21 Scaphoid Fractures
The scaphoid (also known as the carpal navicular) is perhaps the most important of the eight carpal bones. The scaphoid links the carpal bones closest to the radius and ulna, the so-called the “proximal row,” to those articulating with the metacarpals, the “distal row.” Owing to its tenuous blood supply, the scaphoid is particularly susceptible to osteonecrosis (and ensuing post-traumatic arthrosis) after fracture. Unfortunately, the scaphoid is also the most commonly fractured of the eight carpal bones (Figure 1). Fracture is usually caused by a fall on an outstretched hand (a mechanism also associated with distal radius fractures and radial head fractures).
Structure and function
The scaphoid can be morphologically divided into three anatomic regions: proximal third (proximal pole), central third (waist), and distal third (distal pole). A tuberosity on the distal palmar aspect serves as an attachment site for the transverse carpal ligament. Nearly 2/3 of all scaphoid fractures occur at the waist, with 15% occurring at the proximal pole, 10% at the distal pole, and 8% at the tuberosity.

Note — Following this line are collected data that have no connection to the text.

<file path="src/rtl/cla_add_pipe.sv">
// Two-stage pipelined carry-lookahead adder: stage 1 registers bit g/p, stage 2 builds carries with bclg4 and registers sum.
// Define CLA_OVF_EN to build the signed-overflow output; without it out_ovf is constant 0.

module bclg4 (
    input  logic [3:0] g,
    input  logic [3:0] p,
    input  logic       cin,
    output logic [3:0] c,
    output logic       gout,
    output logic       pout
);
    // c[i] is the carry into bit i of the 4-bit group
    assign c[0] = cin;
    assign c[1] = g[0] | (p[0] & cin);
    assign c[2] = g[1] | (p[1] & g[0]) | (p[1] & p[0] & cin);
    assign c[3] = g[2] | (p[2] & g[1]) | (p[2] & p[1] & g[0]) | (p[2] & p[1] & p[0] & cin);
    assign gout = g[3] | (p[3] & g[2]) | (p[3] & p[2] & g[1]) | (p[3] & p[2] & p[1] & g[0]);
    assign pout = &p;
endmodule

module cla_add_pipe #(
    parameter int WIDTH = 16
) (
    input  logic             clk,
    input  logic             rst_n,
    input  logic             in_valid,
    output logic             in_ready,
    input  logic [WIDTH-1:0] in_a,
    input  logic [WIDTH-1:0] in_b,
    input  logic             in_cin,
    output logic             out_valid,
    input  logic             out_ready,
    output logic [WIDTH-1:0] out_sum,
    output logic             out_cout,
    output logic             out_ovf
);
    localparam int NG   = WIDTH / 4;
    localparam int TOPC = (NG < 4) ? NG : 3;

    logic             s1_valid;
    logic [WIDTH-1:0] s1_g;
    logic [WIDTH-1:0] s1_p;
    logic             s1_cin;
    logic             s2_free;
    logic             in_xfer;
    logic             s2_load;

    assign s2_free  = !out_valid || out_ready;
    assign in_ready = !s1_valid || s2_free;
    assign in_xfer  = in_valid && in_ready;
    assign s2_load  = s1_valid && s2_free;

    always_ff @(posedge clk) begin
        if (!rst_n) begin
            s1_valid <= 1'b0;
        end else if (in_xfer) begin
            s1_valid <= 1'b1;
        end else if (s2_load) begin
            s1_valid <= 1'b0;
        end
    end

    // Operand terms carry no reset: s1_valid alone qualifies them
    always_ff @(posedge clk) begin
        if (in_xfer) begin
            s1_g   <= in_a & in_b;
            s1_p   <= in_a ^ in_b;
            s1_cin <= in_cin;
        end
    end

    logic [3:0]       grp_g;
    logic [3:0]       grp_p;
    logic [3:0]       grp_c;
    logic             top_g;
    logic             top_p;
    logic [WIDTH-1:0] c;
    logic [WIDTH-1:0] s2_sum;
    logic             s2_cout;

    for (genvar k = 0; k < 4; k++) begin : g_grp
        if (k < NG) begin : g_used
            bclg4 u_grp (
                .g    (s1_g[4*k +: 4]),
                .p    (s1_p[4*k +: 4]),
                .cin  (grp_c[k]),
                .c    (c[4*k +: 4]),
                .gout (grp_g[k]),
                .pout (grp_p[k])
            );
        end else begin : g_unused
            assign grp_g[k] = 1'b0;
            assign grp_p[k] = 1'b0;
        end
    end

    bclg4 u_top (
        .g    (grp_g),
        .p    (grp_p),
        .cin  (s1_cin),
        .c    (grp_c),
        .gout (top_g),
        .pout (top_p)
    );

    // With fewer than four groups the zeroed upper lanes kill top gout/pout,
    // so the carry out is the lookahead carry into the first unused lane.
    if (NG == 4) begin : g_cout_full
        assign s2_cout = top_g | (top_p & s1_cin);
    end else begin : g_cout_part
        assign s2_cout = grp_c[TOPC];
    end

    assign s2_sum = s1_p ^ c;

    always_ff @(posedge clk) begin
        if (!rst_n) begin
            out_valid <= 1'b0;
            out_sum   <= '0;
            out_cout  <= 1'b0;
        end else if (s2_load) begin
            out_valid <= 1'b1;
            out_sum   <= s2_sum;
            out_cout  <= s2_cout;
        end else if (out_valid && out_ready) begin
            out_valid <= 1'b0;
        end
    end

`ifdef CLA_OVF_EN
    logic s1_amsb;
    logic s1_bmsb;
    logic ovf_q;

    always_ff @(posedge clk) begin
        if (in_xfer) begin
            s1_amsb <= in_a[WIDTH-1];
            s1_bmsb <= in_b[WIDTH-1];
        end
    end

    always_ff @(posedge clk) begin
        if (!rst_n) begin
            ovf_q <= 1'b0;
        end else if (s2_load) begin
            ovf_q <= (s1_amsb == s1_bmsb) && (s2_sum[WIDTH-1] != s1_amsb);
        end
    end

    assign out_ovf = ovf_q;
`else
    assign out_ovf = 1'b0;
`endif

endmodule

</file>
<file path="config.mk">
export PLATFORM = sky130hd
export DESIGN_NAME = cla_add_pipe
export DESIGN_NICKNAME = d
export VERILOG_FILES = /design/src/rtl/cla_add_pipe.sv
export SDC_FILE = /design/constraint.sdc
export NUM_CORES = 1
export LEC_CHECK = 0
export BUFFER_PORTS_ARGS = -buffer_cell sky130_fd_sc_hd__clkbuf_2
export CORE_AREA = 2 2 74 76
export DETAILED_ROUTE_END_ITERATION = 6
export DIE_AREA = 0 0 76 78
export PLACE_DENSITY = 0.76
export SYNTH_ARGS = -nofsm -noshare
export SYNTH_HDL_FRONTEND = slang
export SYNTH_SLANG_ARGS = --single-unit
</file>
<file path="constraint.sdc">
create_clock -name clk -period 1.95 [get_ports clk]
set_input_delay 0.0975 -clock clk [delete_from_list [all_inputs] [get_ports clk]]
set_output_delay 0.0975 -clock clk [all_outputs]
set_load 0.02 [all_outputs]
</file>
==> results_dict.tcl, run 1 <==
set metrics [dict create \
    synth_compound_area_frac 0.152 \
    max_slew_margin 0.483 \
    ys_seq_area_frac 0.581 \
    syn_to_final_growth_pct 27.4 \
    outcome "finished with violations" \
    synth_cell_type_count 39 \
    criticalPathCategory "reg -> reg" \
    ys_top_cells_by_count "edfxtp_1 (33), ha_1 (20), nor2_1 (20)" \
    crit_path_end_kind "register" \
    grt_pass1_vias 1627 \
    synth_mux_area_frac 0.0170 \
    synthTopCellsByArea "edfxtp_1 (42%), dfxtp_1 (16%), ha_1 (11%)" \
    vias 1675 \
    grt_max_degree 34 \
    rr_startpoint "s1_p[5]" \
    holdPathStages 3 \
    std_cell_rows 26 \
    hpwl_mm 3.24 \
    grt_pass1_wl_mm 7.27 \
    synthFlopType "edfxtp_1" \
    grt_util_all_layers 0.155 \
    clk_latency_ns 0.30 \
    cp.arrival_ns 2.39 \
    p_switching_w 0.000594 \
    core_area_sq_um 5040 \
    die_x_um 76 \
    clkPwrFrac 0.289 \
    synth_xor_area_frac 0.0260 \
    synth_top_family_by_area "compound AO/OA/AOI/OAI gates" \
    holdWs_ns 0.0263 \
    min-delay-start "in_valid" \
    drive_gt1_frac 0.356 \
    fillers 405 \
    antenna_left 0 \
    route.detailed.drc 0 \
    cts.path.max_buffers 2 \
    gp_congestion 0.816 \
    regToRegSetupSlack_ns -0.25 \
    final_cells 337 \
    ys_seq_elements 52 \
    hold_viol 0 \
    max_slew.worst_pin.slew_ns 0.776 \
    rr_endpoint "out_sum[9]" \
    via_per_inst 4.97 \
    p_int_w 0.00180 \
    rr_worst_depth 10 \
    root_buffer "clkbuf_8" \
    yosysTopAreaCell "edfxtp_1" \
    rsz0062_at_grt "yes" \
    fmax_mhz 454 \
    leakage_nw 1.26 \
    max-vdd-ir-drop_uv 492 \
    cts_sinks 52 \
    die_y_um 78 \
    final_max_slew_viol_count 0 \
    crit_required_ns 2.13 \
    start_util 0.468 \
    io_pins 57 \
    period_share 1.13 \
    synthArstFlopShare 0 \
    htreeDepth 2 \
    min_to "s1_valid" \
    synth_edf_count 33 \
    violations "negative setup slack" \
    die_area_sq_um 5930 \
    p_comb_frac 0.159 \
    setup_viol 7 \
    drtIter0Drc 63 \
    tritoncts "built" \
    cts_made_buffers 5 \
    insertedDiodeCount 0 \
    p_seq_frac 0.553 \
    synthSimpleGateAreaFrac 0.100 \
    synthAdderAreaFrac 0.106 \
    fin_crit_ns 2.20 \
    synth_top_area_share 0.420 \
    antenna_found_initial 0 \
    ys_warn_count 0 \
    netlist_instances 194 \
    layout.area.seq_sq_um 1370 \
    holdCritPathClass "in -> reg" \
    fin_ws_ns -0.255 \
    syn_area_per_cell_sq_um 12.2 \
    worstPathMaxFanout 3 \
    syn_nets 251 \
    pre_cts_slack_ns -0.227 \
    fin_setup_tns_ns -0.941 \
    nets 323 \
    clock_skew_ns 0.00428 \
    wirelength_mm 4.38 \
    wl_per_cell_um 13.0 \
    grt_remaining_overflow 0 \
    dr.pass1.iters 4 \
    swShare 0.248 \
    powerDensity_nw_per_um2 797 \
    dp.cells 325 \
    synthesis.area_sq_um 2360 \
    critPathLaunchType "register" \
    synth.most_common_cell "edfxtp_1" \
    clkTransAtPathRegs_ns 0.09 \
    numPortBuffers 55 \
    multiInputGateArea_sq_um 1010 \
    cap_violations 0 \
]
## layout make-up
| type | instances | share of cell area |
|---|---|---|
| well taps | 70 | 0.0291 |
| multi-input cells | 133 | 0.337 |
| clock inverters | 1 | 0.00125 |
| clock buffers | 7 | 0.0358 |
| flip-flops and latches | 52 | 0.456 |
| inverters | 3 | 0.00375 |
| repair buffers | 71 | 0.136 |
## power groups by stage
stage / sequential (W) / clock (W) / combinational, W
6_report: 0.00132 / 0.000692 / 0.000380
5_1_grt: 0.00134 / 0.000757 / 0.000423
4_1_cts: 0.00132 / 0.000716 / 0.000372
3_5_place_dp: 0.00135 / 0 / 0.000359
3_3_place_gp: 0.00134 / 0 / 0.000354
2_1_floorplan: 0.00137 / 0 / 0.000192
## critical path, cell delays in order (launching register included)
cell       delay, ns
edfxtp_1        0.48
a2111oi_4       0.45
a21oi_2         0.08
o211a_1         0.14
o21a_1          0.20
or2_4           0.24
ha_4            0.16
nor2_4          0.09
xnor2_2         0.06
mux2i_1         0.13
nor2_1          0.05
## layer usage
layer	up-vias	GRT usage	wire (um)
met1	769	0.186	1940
met5	-	0	0
met2	44	0.264	2170
met3	6	0.0349	191
li1	856	-	-
met4	0	0.0764	81
## worst max path at each step
| stage | startpoint | to | slack [ns] | cells after the start |
|---|---|---|---|---|
| floorplan | s1_g[4] | out_sum[9] | -0.09 | 10 |
| global placement | s1_g[4] | out_sum[9] | -0.15 | 10 |
| detailed placement | s1_g[4] | out_sum[9] | -0.23 | 10 |
| CTS | s1_g[4] | out_sum[9] | -0.24 | 10 |
| global route | s1_p[5] | out_sum[9] | -0.33 | 10 |
| finish | s1_p[5] | out_sum[9] | -0.25 | 10 |
## cell usage in the layout, fill, tap and decap left out, types with 3 or more instances in the layout
cell / n
nand2_1: 14
buf_4: 14
nor3_1: 3
inv_1: 3
a21o_1: 5
a211oi_1: 4
nand3_1: 8
a21oi_1: 11
nor2_1: 18
xnor2_1: 4
dfxtp_1: 19
clkbuf_2: 55
ha_1: 18
a21oi_2: 3
clkbuf_8: 6
a211o_1: 3
edfxtp_1: 33
o21ai_0: 6
mux2i_1: 4
## sequential cells by signal, indices dropped and copies added (netlist names)
register,count
s1_p,16
out_cout,1
out_valid,1
out_sum,16
s1_cin,1
s1_valid,1
s1_g,16
## cell families after synthesis
group	after synthesis
mux	4
other cells	1
flops	52
simple gates	54
fa+ha+maj	20
compound gates	47
xor+xnor	7
buf+inv	9
## timing repair
item,4_1_cts,5_1_grt
cloned,0,0
setup endpoints to repair,6,8
endpoints found under the hold margin,1,0
gates resized for setup,4,3
setup buffers,2,2
hold buffers,1,0
pin swaps,2,11
## metrics by stage
step,util,total power [W],instance area (sq um)
after floorplan,-,0.00156,2390
after global placement,0.561,0.00170,2830
after detailed placement,0.561,0.00171,2830
after CTS,0.592,0.00241,2980
after global routing,0.596,0.00252,3010
final,0.596,0.00240,3010
(Power assumes the default switching activity.)
==> run 2, diff against run 1 <==
--- a/config.mk
+++ b/config.mk
@@ -6,10 +6,11 @@
 export NUM_CORES = 1
 export LEC_CHECK = 0
 export BUFFER_PORTS_ARGS = -buffer_cell sky130_fd_sc_hd__clkbuf_2
-export CORE_AREA = 2 2 74 76
+export CORE_AREA = 2 2 86 88
 export DETAILED_ROUTE_END_ITERATION = 6
-export DIE_AREA = 0 0 76 78
-export PLACE_DENSITY = 0.76
+export DIE_AREA = 0 0 88 90
+export MAX_ROUTING_LAYER = met4
+export PLACE_DENSITY = 0.6
 export SYNTH_ARGS = -nofsm -noshare
 export SYNTH_HDL_FRONTEND = slang
 export SYNTH_SLANG_ARGS = --single-unit
==> run 2 against run 1 <==
Net effect:
- the flow still finishes with violations (negative setup slack)
- cell count rose by 11%
- worst hold slack got worse by 0.016 ns
- die area is 34% higher
- highest routed layer unchanged
- largest power group unchanged
- clock skew up 0.0035 ns
- combinational power grew 4%
- count of clock-buffer cells in the layout unchanged
- flip-flop and latch count stayed put
- clock power rose by 1%
==> results_dict.tcl, run 2 (synthesis gave the netlist of run 1 again) <==
set metrics [dict create \
    outcome "finished with violations" \
    violations "negative setup slack" \
    top_regs "out_sum: 16 flops, s1_g: 16 flops, s1_p: 16 flops" \
    setup_viol 6 \
    dr.pass1.iters 4 \
    grt_remaining_overflow 0 \
    via_per_inst 4.54 \
    holdCritPathClass "in -> reg" \
    postLayoutCellArea_sq_um 3080 \
    syn_to_final_growth_pct 30.4 \
    clkTransAtPathRegs_ns 0.09 \
    core_area_sq_um 7020 \
    std_cell_rows 31 \
    powerDensity_nw_per_um2 786 \
    vias 1693 \
    io_pins 57 \
    p_switching_w 0.000604 \
    antenna_left 0 \
    grt_pass1_wl_mm 7.35 \
    max_slew.worst_pin.slew_ns 0.733 \
    min-delay-start "in_valid" \
    worstSetupStartpoint "s1_g[4]" \
    cts.path.max_buffers 2 \
    insertedDiodeCount 0 \
    swShare 0.250 \
    placed_area_sq_um 2860 \
    period_share 1.10 \
    wirelength_mm 4.54 \
    max-vdd-ir-drop_uv 241 \
    fin_ws_ns -0.188 \
    p_comb_frac 0.163 \
    criticalPathCategory "reg -> reg" \
    fmax_mhz 468 \
    cp.arrival_ns 2.32 \
    max_slew_margin 0.511 \
    fin_crit_ns 2.14 \
    grt_max_degree 34 \
    root_buffer "clkbuf_8" \
    leakage_nw 1.29 \
    clk_latency_ns 0.30 \
    drive_gt1_frac 0.369 \
    antenna_found_initial 0 \
    grt_util_all_layers 0.123 \
    wl_per_cell_um 12.2 \
    p_int_w 0.00181 \
    htreeDepth 2 \
    rr_startpoint "s1_g[4]" \
    hold_viol 0 \
    cts_sinks 52 \
    die_x_um 88 \
    clkPwrFrac 0.289 \
    nets 330 \
    cap_violations 0 \
    critPathLaunchType "register" \
    drtIter0Drc 97 \
    holdWs_ns 0.0107 \
    tritoncts "built" \
    dp.cells 355 \
    rsz0062_at_grt "yes" \
    gp_congestion 0.777 \
    p_seq_frac 0.548 \
    final_cell_mix "clkbuf_2 (55), edfxtp_1 (33), buf_4 (22)" \
    grt_pass1_vias 1622 \
    final_max_slew_viol_count 0 \
    die_area_sq_um 7920 \
    route.detailed.drc 0 \
    numPortBuffers 55 \
    crit_required_ns 2.13 \
    hpwl_mm 3.35 \
    cts_made_buffers 5 \
    clock_skew_ns 0.00778 \
    crit_path_end_kind "register" \
    final_common_cell "clkbuf_2" \
    start_util 0.336 \
    worstPathMaxFanout 4 \
    die_y_um 90 \
    final_cells 373 \
]
==> run 2: cell count changes in the layout (fill, tap and decap cells not counted), sizes merged <==
cell,before,now
buf,15,22
==> run 2: worst max-delay path, cell delays in order, from the launching register on <==
cell       delay [ns]
edfxtp_1         0.47
a2111oi_4        0.45
a21oi_2          0.07
o211a_1          0.15
o21a_1           0.18
or2_4            0.24
ha_4             0.16
nor2_4           0.07
xnor2_1          0.06
mux2i_1          0.13
nor2_1           0.05
==> run 2: worst paths after layout <==
| kind | cells after the start | slack (ns) | end |
|---|---|---|---|
| worst max register to register | 10 | -0.19 | out_sum[9] |
| worst min register to register | 2 | 0.46 | out_sum[0] |
| worst min-delay path | 3 | 0.01 | s1_valid |
| worst max-delay path | 10 | -0.19 | out_sum[9] |
==> run 2: power groups by stage <==
stage	Combinational (W)	Clock, W	Sequential (W)
after detailed placement	0.000364	0	0.00135
after floorplan	0.000192	0	0.00137
after global placement	0.000359	0	0.00135
after CTS	0.000386	0.000724	0.00132
final	0.000394	0.000700	0.00133
after global routing	0.000442	0.000768	0.00134
==> run 2: through the flow <==
stage	util	power, W	worst slack (ns)	TNS (ns)
detailed placement	0.407	0.00171	-0.203	-0.513
CTS	0.433	0.00243	-0.201	-0.646
global placement	0.407	0.00171	-0.158	-0.301
finish	0.438	0.00242	-0.188	-0.636
floorplan	-	0.00156	-0.0900	-0.174
global route	0.438	0.00255	-0.290	-1.31
==> run 2: repair_timing <==
item	CTS	global route
hold buffers	1	0
hold endpoints to repair	1	0
setup endpoints to repair	4	8
setup buffers	5	4
pin swaps	12	9
resized for setup	5	1
==> run 2: routing by layer <==
| layer | global-route usage | routed length (um) | vias to the layer above |
|---|---|---|---|
| met1 | 0.155 | 2160 | 782 |
| met2 | 0.189 | 2110 | 34 |
| met3 | 0.0321 | 171 | 8 |
| met5 | - | 0 | - |
| li1 | - | - | 869 |
| met4 | 0.0500 | 95 | 0 |
==> run 2: cell type report <==
| class | count | area [sq um] |
|---|---|---|
| fillers | 657 | 3940 |
| flip-flops and latches | 52 | 1370 |
| well taps | 99 | 124 |
| repair buffers | 78 | 450 |
| multi-input cells | 133 | 1010 |
| clock buffers | 7 | 108 |
| clock inverters | 1 | 3.75 |
| inverters | 3 | 11.3 |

The scaphoid (Figure 2) articulates with the radius and four carpal bones (lunate, trapezium, trapezoid, and capitate). To accommodate so many articulations, 80% of the scaphoid is covered with cartilage.

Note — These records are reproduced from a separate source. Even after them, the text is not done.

### config.mk
export PLATFORM = sky130hd
export DESIGN_NAME = nested_loop_counter
export DESIGN_NICKNAME = d
export VERILOG_FILES = /design/src/rtl/nested_loop_counter_pkg.sv /design/src/rtl/nested_loop_counter_stage.sv /design/src/rtl/nested_loop_counter.sv
export SDC_FILE = /design/constraint.sdc
export NUM_CORES = 1
export LEC_CHECK = 0
export BUFFER_PORTS_ARGS = -buffer_cell sky130_fd_sc_hd__buf_2
export CAP_MARGIN = 20
export CORE_MARGIN = 8
export CORE_UTILIZATION = 55
export CTS_BUF_LIST = sky130_fd_sc_hd__clkbuf_4
export CTS_CLUSTER_SIZE = 24
export DETAILED_ROUTE_END_ITERATION = 12
export PLACE_DENSITY = 0.78
export SYNTH_ARGS = -nofsm -noshare
export SYNTH_HDL_FRONTEND = slang
export SYNTH_HIERARCHICAL = 1
export SYNTH_SLANG_ARGS = --single-unit
### constraint.sdc
create_clock -name lc_clk -period 4.61 [get_ports lc_clk]
set_input_delay 0.2305 -clock lc_clk [delete_from_list [all_inputs] [get_ports lc_clk]]
set_output_delay 0.2305 -clock lc_clk [all_outputs]
set_load 0.02 [all_outputs]
### src/rtl/nested_loop_counter_pkg.sv
`default_nettype none
// +----------------------------------------------------------------------+
// | lc_pkg : shared types and defaults for nested_loop_counter           |
// | Rev 1.0                                                              |
// +----------------------------------------------------------------------+
package lc_pkg;

  localparam int LC_NUM_LVL   = 3;
  localparam int LC_CNT_WIDTH = 8;

  localparam logic LC_DIR_UP   = 1'b0;
  localparam logic LC_DIR_DOWN = 1'b1;

  typedef enum logic [1:0] {
    IDLE = 2'd0,
    RUN  = 2'd1,
    DONE = 2'd2
  } lc_state_e;

endpackage
`default_nettype wire

### src/rtl/nested_loop_counter_stage.sv
`default_nettype none
// +----------------------------------------------------------------------+
// | loop_cnt_stage : one level of the nested loop counter                |
// | Rev 1.0                                                              |
// +----------------------------------------------------------------------+
module loop_cnt_stage
  import lc_pkg::*;
#(
  parameter int CNT_WIDTH = LC_CNT_WIDTH
) (
  input  logic                 clk,
  input  logic                 rst,
  input  logic                 i_load,
  input  logic                 i_clear,
  input  logic                 i_carry,
  input  logic                 i_dir,
  input  logic [CNT_WIDTH-1:0] i_bound,
  output logic [CNT_WIDTH-1:0] o_cnt,
  output logic                 o_terminal,
  output logic                 o_carry,
  output logic                 o_wrap
);

  localparam logic [CNT_WIDTH-1:0] c_one = CNT_WIDTH'(1);

  logic [CNT_WIDTH-1:0] r_bound;
  logic                 r_dir;
  logic [CNT_WIDTH-1:0] r_cnt;
  logic                 r_wrap;
  logic [CNT_WIDTH-1:0] w_start;
  logic [CNT_WIDTH-1:0] w_step;
  logic                 w_terminal;

  assign w_start    = (r_dir == LC_DIR_UP) ? '0 : r_bound;
  assign w_terminal = (r_dir == LC_DIR_DOWN) ? (r_cnt == '0) : (r_cnt == r_bound);
  assign w_step     = (r_dir == LC_DIR_DOWN) ? (r_cnt - c_one) : (r_cnt + c_one);

  always_ff @(posedge clk) begin
    if (rst) begin
      r_bound <= '0;
      r_dir   <= LC_DIR_UP;
      r_cnt   <= '0;
      r_wrap  <= 1'b0;
    end else if (i_clear) begin
      r_cnt  <= '0;
      r_wrap <= 1'b0;
    end else if (i_load) begin
      r_bound <= i_bound;
      r_dir   <= i_dir;
      r_cnt   <= (i_dir == LC_DIR_DOWN) ? i_bound : '0;
      r_wrap  <= 1'b0;
    end else begin
      // A terminal level never steps past its bound; it reloads instead.
      r_wrap <= i_carry & w_terminal;
      if (i_carry) begin
        r_cnt <= w_terminal ? w_start : w_step;
      end
    end
  end

  assign o_cnt      = r_cnt;
  assign o_terminal = w_terminal;
  assign o_carry    = i_carry & w_terminal;
  assign o_wrap     = r_wrap;

endmodule
`default_nettype wire

### src/rtl/nested_loop_counter.sv
`default_nettype none
// +----------------------------------------------------------------------+
// | nested_loop_counter : chained loop counters with wrap/done reporting |
// | Rev 1.0                                                              |
// +----------------------------------------------------------------------+
module nested_loop_counter
  import lc_pkg::*;
#(
  parameter int NUM_LVL   = LC_NUM_LVL,
  parameter int CNT_WIDTH = LC_CNT_WIDTH
) (
  input  logic                         lc_clk,
  input  logic                         lc_rst,
  input  logic                         lc_start,
  input  logic                         lc_abort,
  input  logic                         lc_en,
  input  logic                         lc_dir,
  input  logic [NUM_LVL*CNT_WIDTH-1:0] lc_upto,
  output logic [NUM_LVL*CNT_WIDTH-1:0] lc_cnt_out,
  output logic [NUM_LVL-1:0]           lc_last,
  output logic [NUM_LVL-1:0]           lc_wrap,
  output logic                         lc_busy,
  output logic                         lc_done
);

  lc_state_e r_state;
  logic      r_done;

  logic w_run;
  logic w_accept;
  logic w_abort;
  logic w_clear;
  logic w_adv;
  logic w_final;

  logic [NUM_LVL-1:0] w_carry_in;
  logic [NUM_LVL-1:0] w_carry_out;
  logic [NUM_LVL-1:0] w_term;
  logic [NUM_LVL-1:0] w_last;
  logic [NUM_LVL-1:0] w_wrap;

  assign w_run    = (r_state == RUN);
  assign w_accept = (r_state == IDLE) & lc_start & ~lc_abort;
  assign w_abort  = lc_abort & (r_state != IDLE);
  // Counters are zeroed on abort and on the way out of DONE so IDLE reads 0.
  assign w_clear  = w_abort | (r_state == DONE);
  assign w_adv    = w_run & lc_en & ~lc_abort;
  assign w_final  = w_carry_out[NUM_LVL-1];

  for (genvar i = 0; i < NUM_LVL; i++) begin : g_lvl
    if (i == 0) begin : g_first
      assign w_carry_in[i] = w_adv;
      assign w_last[i]     = w_term[i];
    end else begin : g_chain
      assign w_carry_in[i] = w_carry_out[i-1];
      assign w_last[i]     = w_last[i-1] & w_term[i];
    end

    loop_cnt_stage #(
      .CNT_WIDTH (CNT_WIDTH)
    ) u_stage (
      .clk        (lc_clk),
      .rst        (lc_rst),
      .i_load     (w_accept),
      .i_clear    (w_clear),
      .i_carry    (w_carry_in[i]),
      .i_dir      (lc_dir),
      .i_bound    (lc_upto[i*CNT_WIDTH +: CNT_WIDTH]),
      .o_cnt      (lc_cnt_out[i*CNT_WIDTH +: CNT_WIDTH]),
      .o_terminal (w_term[i]),
      .o_carry    (w_carry_out[i]),
      .o_wrap     (w_wrap[i])
    );
  end

  always_ff @(posedge lc_clk) begin
    if (lc_rst) begin
      r_state <= IDLE;
      r_done  <= 1'b0;
    end else begin
      r_done <= w_final;
      case (r_state)
        IDLE:    if (w_accept) r_state <= RUN;
        RUN: begin
          if (lc_abort)     r_state <= IDLE;
          else if (w_final) r_state <= DONE;
        end
        DONE:    r_state <= IDLE;
        default: r_state <= IDLE;
      endcase
    end
  end

  assign lc_last = w_run ? w_last : '0;
  assign lc_wrap = w_wrap;
  assign lc_busy = w_run;
  assign lc_done = r_done;

endmodule
`default_nettype wire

The scaphoid is supported by the radioscapholunate ligament which stabilizes the scapholunate articulation and acts as a neurovascular conduit. The scaphoid does not have any tendinous attachments.
The scaphoid receives its primary blood supply from the dorsal scaphoid branches of the radial artery, which enter the scaphoid at a point near the distal pole. As such, the scaphoid is perfused in the distal to proximal direction (“retrograde blood supply”).

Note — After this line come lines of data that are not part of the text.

File: src/rtl/wb_conbus_pkg.sv
// Shared types and helpers for the wb_conbus_rr round-robin Wishbone interconnect.
package wb_conbus_pkg;

    localparam int WB_DAT_W = 32;
    localparam int WB_SEL_W = 4;

    typedef enum logic [1:0] {
        IDLE,
        BUSY,
        ERR
    } state_t;

    // Index of the set bit in a one-hot vector of up to 8 masters; 0 when empty.
    function automatic logic [2:0] onehot_to_idx(input logic [7:0] oh);
        logic [2:0] idx;
        idx = '0;
        for (int i = 0; i < 8; i++)
            if (oh[i]) idx = 3'(i);
        return idx;
    endfunction

endpackage

File: src/rtl/wb_rr_arbiter.sv
// Round-robin arbiter: registers a one-hot grant on load, clears it on advance and
// remembers the releasing master so the next search starts just past it.
module wb_rr_arbiter
    import wb_conbus_pkg::*;
#(
    parameter int NUM_MASTERS = 2
) (
    input  logic                   clk,
    input  logic                   reset,
    input  logic [NUM_MASTERS-1:0] req,
    input  logic                   load,
    input  logic                   advance,
    output logic [NUM_MASTERS-1:0] grant
);

    logic [2:0]             last_owner;
    logic [NUM_MASTERS-1:0] pick;

    // Walk from last_owner+N down to last_owner+1 so the nearest requester after last_owner wins.
    always_comb begin
        pick = '0;
        for (int i = NUM_MASTERS; i >= 1; i--)
            for (int j = 0; j < NUM_MASTERS; j++)
                if (req[j] && j == (int'(last_owner) + i) % NUM_MASTERS) begin
                    pick    = '0;
                    pick[j] = 1'b1;
                end
    end

    always_ff @(posedge clk or posedge reset) begin
        if (reset) begin
            grant      <= '0;
            last_owner <= 3'(NUM_MASTERS - 1);
        end else if (advance) begin
            grant      <= '0;
            last_owner <= onehot_to_idx(8'(grant));
        end else if (load) begin
            grant      <= pick;
        end
    end

endmodule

Because of this retrograde blood supply, an injury to the scaphoid waist (i.e. the middle third of the bone) can interrupt blood supply to the proximal pole. (This is analogous to femoral neck fractures and resulting femoral head ischemia: just as the vessels to the femoral head must traverse the femoral neck, the blood supply to the proximal pole of the scaphoid must traverse the waist).
Patient presentation
Patients with scaphoid fractures will often present with radial sided wrist pain (worsened with gripping or squeezing), variable swelling and limited range of motion. Because scaphoid fractures may occur without bruising or visible deformity, patients may assume a less serious injury and delay seeking evaluation.
During examination, it is important to always compare the injured to the uninjured wrist.
Check if patients have tenderness to palpation of the “anatomic snuffbox” and over the scaphoid tubercle (Figure 3).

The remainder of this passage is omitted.